NYMEX Crude $ 44.19 DN $.0056
NY Harbor ULSD $1.3570 DN $.0137
NYMEX Gasoline $1.3615 UP $.0065

NEWS
Oil futures settled on Friday at their lowest level in about 11 weeks, as prospects for Libyan crude supplies added to this week’s concerns that a glut of oil products will cut demand for crude by refiners. Data released Friday afternoon showing a fourth-straight weekly rise in the number of active U.S. rigs drilling for oil contributed more pressure on prices.

September West Texas Intermediate crude declined by 56 cents, or 1.3%, to settle at $44.19 a barrel on the New York Mercantile Exchange.
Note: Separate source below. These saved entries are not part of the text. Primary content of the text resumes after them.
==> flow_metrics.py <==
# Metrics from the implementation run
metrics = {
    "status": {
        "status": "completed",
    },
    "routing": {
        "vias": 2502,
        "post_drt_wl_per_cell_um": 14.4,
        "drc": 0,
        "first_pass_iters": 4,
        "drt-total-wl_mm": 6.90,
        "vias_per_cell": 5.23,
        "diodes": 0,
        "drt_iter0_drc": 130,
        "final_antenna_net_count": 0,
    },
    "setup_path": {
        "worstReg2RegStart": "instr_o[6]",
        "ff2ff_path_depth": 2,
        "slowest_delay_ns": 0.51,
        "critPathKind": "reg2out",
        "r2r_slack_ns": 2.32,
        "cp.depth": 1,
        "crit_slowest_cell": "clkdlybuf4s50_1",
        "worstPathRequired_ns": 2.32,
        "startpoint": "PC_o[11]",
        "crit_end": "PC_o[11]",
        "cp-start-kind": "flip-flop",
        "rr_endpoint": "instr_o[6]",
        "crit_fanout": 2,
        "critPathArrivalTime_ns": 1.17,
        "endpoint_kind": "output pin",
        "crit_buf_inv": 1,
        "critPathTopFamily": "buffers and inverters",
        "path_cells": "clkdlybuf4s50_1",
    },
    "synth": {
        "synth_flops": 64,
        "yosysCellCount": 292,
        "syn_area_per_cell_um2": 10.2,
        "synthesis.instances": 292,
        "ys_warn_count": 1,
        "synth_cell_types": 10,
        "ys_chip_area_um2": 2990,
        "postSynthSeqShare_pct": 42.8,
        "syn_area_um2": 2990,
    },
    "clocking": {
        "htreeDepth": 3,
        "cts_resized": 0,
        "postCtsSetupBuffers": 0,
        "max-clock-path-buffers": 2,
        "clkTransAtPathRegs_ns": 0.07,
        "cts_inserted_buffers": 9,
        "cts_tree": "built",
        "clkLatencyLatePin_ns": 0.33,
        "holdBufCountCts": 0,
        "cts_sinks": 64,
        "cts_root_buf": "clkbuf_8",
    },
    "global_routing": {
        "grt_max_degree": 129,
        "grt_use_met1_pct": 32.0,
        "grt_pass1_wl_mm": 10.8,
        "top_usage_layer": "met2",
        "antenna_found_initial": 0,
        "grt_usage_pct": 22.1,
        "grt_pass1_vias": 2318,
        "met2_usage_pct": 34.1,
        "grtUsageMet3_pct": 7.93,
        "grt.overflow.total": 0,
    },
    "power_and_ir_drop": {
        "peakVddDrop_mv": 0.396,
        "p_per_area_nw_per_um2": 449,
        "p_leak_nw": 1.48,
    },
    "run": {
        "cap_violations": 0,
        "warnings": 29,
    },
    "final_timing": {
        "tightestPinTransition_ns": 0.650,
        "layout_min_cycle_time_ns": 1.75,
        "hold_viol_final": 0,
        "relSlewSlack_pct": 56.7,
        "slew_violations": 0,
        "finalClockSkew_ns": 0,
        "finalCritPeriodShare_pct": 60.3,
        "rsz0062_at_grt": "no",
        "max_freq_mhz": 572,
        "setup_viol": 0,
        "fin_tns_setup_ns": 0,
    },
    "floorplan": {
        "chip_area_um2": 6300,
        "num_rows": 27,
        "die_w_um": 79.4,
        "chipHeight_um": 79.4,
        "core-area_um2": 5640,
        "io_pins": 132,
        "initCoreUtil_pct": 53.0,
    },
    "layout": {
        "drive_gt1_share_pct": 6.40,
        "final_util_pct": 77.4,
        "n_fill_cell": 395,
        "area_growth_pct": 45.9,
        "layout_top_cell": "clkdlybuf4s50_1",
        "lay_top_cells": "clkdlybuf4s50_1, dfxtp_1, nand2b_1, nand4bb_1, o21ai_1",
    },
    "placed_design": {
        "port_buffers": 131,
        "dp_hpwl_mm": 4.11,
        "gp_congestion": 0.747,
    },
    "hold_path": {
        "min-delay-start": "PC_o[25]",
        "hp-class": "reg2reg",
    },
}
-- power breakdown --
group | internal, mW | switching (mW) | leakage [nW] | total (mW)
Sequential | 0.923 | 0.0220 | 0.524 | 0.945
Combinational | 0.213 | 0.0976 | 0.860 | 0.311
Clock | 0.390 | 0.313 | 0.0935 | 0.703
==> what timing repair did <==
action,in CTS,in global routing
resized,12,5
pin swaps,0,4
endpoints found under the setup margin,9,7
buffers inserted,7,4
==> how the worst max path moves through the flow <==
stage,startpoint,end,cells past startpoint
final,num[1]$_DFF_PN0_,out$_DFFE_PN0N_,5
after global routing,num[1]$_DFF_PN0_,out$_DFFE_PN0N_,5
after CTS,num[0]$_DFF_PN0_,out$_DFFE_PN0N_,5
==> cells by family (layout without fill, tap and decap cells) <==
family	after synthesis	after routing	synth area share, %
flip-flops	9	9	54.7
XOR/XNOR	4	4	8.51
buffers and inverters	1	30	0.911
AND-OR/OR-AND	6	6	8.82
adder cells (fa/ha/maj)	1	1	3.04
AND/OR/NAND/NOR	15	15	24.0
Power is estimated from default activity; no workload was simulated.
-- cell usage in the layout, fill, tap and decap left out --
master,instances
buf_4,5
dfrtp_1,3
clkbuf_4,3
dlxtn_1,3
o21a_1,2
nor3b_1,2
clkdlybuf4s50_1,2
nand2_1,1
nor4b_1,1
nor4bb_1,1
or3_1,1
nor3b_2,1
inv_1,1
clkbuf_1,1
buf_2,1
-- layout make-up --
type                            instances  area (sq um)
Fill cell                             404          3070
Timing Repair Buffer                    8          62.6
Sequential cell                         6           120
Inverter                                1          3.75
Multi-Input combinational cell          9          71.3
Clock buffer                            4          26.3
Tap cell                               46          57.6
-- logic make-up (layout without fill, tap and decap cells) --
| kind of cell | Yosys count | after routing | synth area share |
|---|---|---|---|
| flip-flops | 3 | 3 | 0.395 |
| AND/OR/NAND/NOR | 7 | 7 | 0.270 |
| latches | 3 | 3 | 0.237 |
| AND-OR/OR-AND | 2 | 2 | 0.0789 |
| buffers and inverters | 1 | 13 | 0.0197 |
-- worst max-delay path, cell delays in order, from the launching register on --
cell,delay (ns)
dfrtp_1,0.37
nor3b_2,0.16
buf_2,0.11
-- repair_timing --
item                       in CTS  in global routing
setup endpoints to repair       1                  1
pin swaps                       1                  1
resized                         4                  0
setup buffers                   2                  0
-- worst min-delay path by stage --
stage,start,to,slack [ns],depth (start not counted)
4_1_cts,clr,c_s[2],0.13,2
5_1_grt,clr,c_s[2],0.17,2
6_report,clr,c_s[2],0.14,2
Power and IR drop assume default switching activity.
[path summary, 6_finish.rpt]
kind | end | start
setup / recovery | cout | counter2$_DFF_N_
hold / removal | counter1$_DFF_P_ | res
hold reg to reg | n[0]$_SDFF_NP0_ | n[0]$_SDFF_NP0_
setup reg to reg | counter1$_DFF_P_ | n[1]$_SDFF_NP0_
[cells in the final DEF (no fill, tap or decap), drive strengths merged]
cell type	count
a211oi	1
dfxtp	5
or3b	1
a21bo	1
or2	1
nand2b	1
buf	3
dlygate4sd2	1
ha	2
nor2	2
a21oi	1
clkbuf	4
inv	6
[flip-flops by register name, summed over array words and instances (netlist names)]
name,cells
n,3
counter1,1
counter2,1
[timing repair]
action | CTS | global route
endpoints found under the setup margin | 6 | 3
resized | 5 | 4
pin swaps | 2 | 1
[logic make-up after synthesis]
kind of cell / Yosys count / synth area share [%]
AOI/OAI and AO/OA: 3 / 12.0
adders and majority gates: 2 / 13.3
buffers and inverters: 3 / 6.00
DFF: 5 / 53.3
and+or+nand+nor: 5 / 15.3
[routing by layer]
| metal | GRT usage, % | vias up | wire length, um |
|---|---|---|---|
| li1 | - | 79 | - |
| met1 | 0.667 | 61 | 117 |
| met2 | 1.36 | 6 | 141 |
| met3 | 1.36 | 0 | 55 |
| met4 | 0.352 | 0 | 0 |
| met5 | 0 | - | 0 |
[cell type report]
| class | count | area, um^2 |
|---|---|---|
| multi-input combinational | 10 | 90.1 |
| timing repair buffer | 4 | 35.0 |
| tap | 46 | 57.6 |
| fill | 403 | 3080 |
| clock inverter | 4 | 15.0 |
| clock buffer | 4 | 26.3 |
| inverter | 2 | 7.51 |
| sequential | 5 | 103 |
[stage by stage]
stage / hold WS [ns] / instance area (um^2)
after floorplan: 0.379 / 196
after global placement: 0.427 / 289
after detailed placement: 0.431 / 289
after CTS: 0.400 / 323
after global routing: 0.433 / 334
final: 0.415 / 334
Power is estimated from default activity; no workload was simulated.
[flow/design.v]
module alu(input [31:0] a, b,
    input [2:0] f,
    output [31:0] result,
    output [31:0] zero,
    output overflow,  
    output carry,  
    output negative);
      wire [31:0] mux1;
      wire [31:0] mux2or, mux2and, sum, slt;
      wire [32:0] temp;
      wire cout;
      assign mux1 = f[0] ? (~b) : b;
      assign temp = a + mux1 + f[0];
      assign sum = temp[31:0];
      assign cout = temp[32];
     assign overflow = ~(f[0] ^ a[31] ^ b[31]) & (a[31] ^ sum[31]) & ~f[1];
      assign carry = ~f[1] & cout;
      assign slt = sum[31] ^ overflow;
      assign mux2or = a | b;
      assign mux2and = a & b;
      assign result = f[2] ? slt : (f[1] ? (f[0] ? mux2or : mux2and) : sum); 
      assign negative = result[31];     
      assign zero = (result == 0);
endmodule
==> design/flow/design.v <==
module mux3 #(parameter N = 64)(input logic[N-1:0] a,b,c,
                      input logic[1:0] s,
                      output logic[N-1:0] out);
 logic[N-1:0] result; 
  always_comb begin 
    case(s)
    2'b00: result = a;
    2'b01: result = b;
    2'b10: result = c;
    default: result = a;
    endcase
  end
  assign out = result; 
endmodule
Based on the most-active contracts, prices settled at their lowest level since May 9, according to FactSet data. They were down about 3.8% from the last Friday’s settlement of the August contract, which was the front-month contract at the time. September Brent crude on London’s ICE Futures exchange lost 51 cents, or 1.1%, to $45.69 a barrel, with prices down by about 4% for the week.

Baker Hughes said the active U.S. oil-rig count was up 14 to 371 as of Friday. The size of the increase was more than double a six-rig rise reported a week earlier. With the “rig-count bottoming” and the market approaching the peak of the summer-driving season, some oil investors are “reticent to be long oil in the near term,” said Justin McNichols, chief investment offer at Osborne Partners Capital Management. Meanwhile, a stronger dollar and ongoing supply-glut fears continued to keep pressure on oil.

“As inventories remain well above year-ago levels for crude and gasoline, and as demand fails to be as strong as [some] hope, there is the fear that the ongoing oil and gasoline glut is turning its attention to distillates, as refiners chase profit margins and adjust production to optimize diesel output,” Matt Smith, director of commodity research at ClipperData, told MarketWatch. Recent data released show inventories of gasoline are growing globally. Despite being in the midst of the annual driving season, U.S. gasoline stocks grew by 900,000 barrels to 241 million barrels, gaining for four out of the last five weeks. On Nymex, August gasoline rose less than a cent to $1.362 a gallon, for a weekly loss of 4.3%, while August heating oil lost 1.4 cents, or 1%, to $1.357 a gallon, down 2.9% for the week. In China, gasoline production will outrun demand by 9% this year, said energy research firm ICIS.

Tim Evans, a Citi Futures energy analyst, noted that Libya has the potential to produce more than 320,000 barrels a day, having averaged as much as 1.6 million barrels a day in the past. “The odds on restoring production may remain long, although the UN-backed unity government has made some progress toward combating Islamist militants to regain control of the oil export terminals necessary to provide an outlet for oilfield production,” he said.

Investors are also monitoring developments in Nigeria where the country’s oil infrastructure has come under multiple attacks by a militant group. Reports say the government is in talks with the rebels known as the Niger Delta Avengers.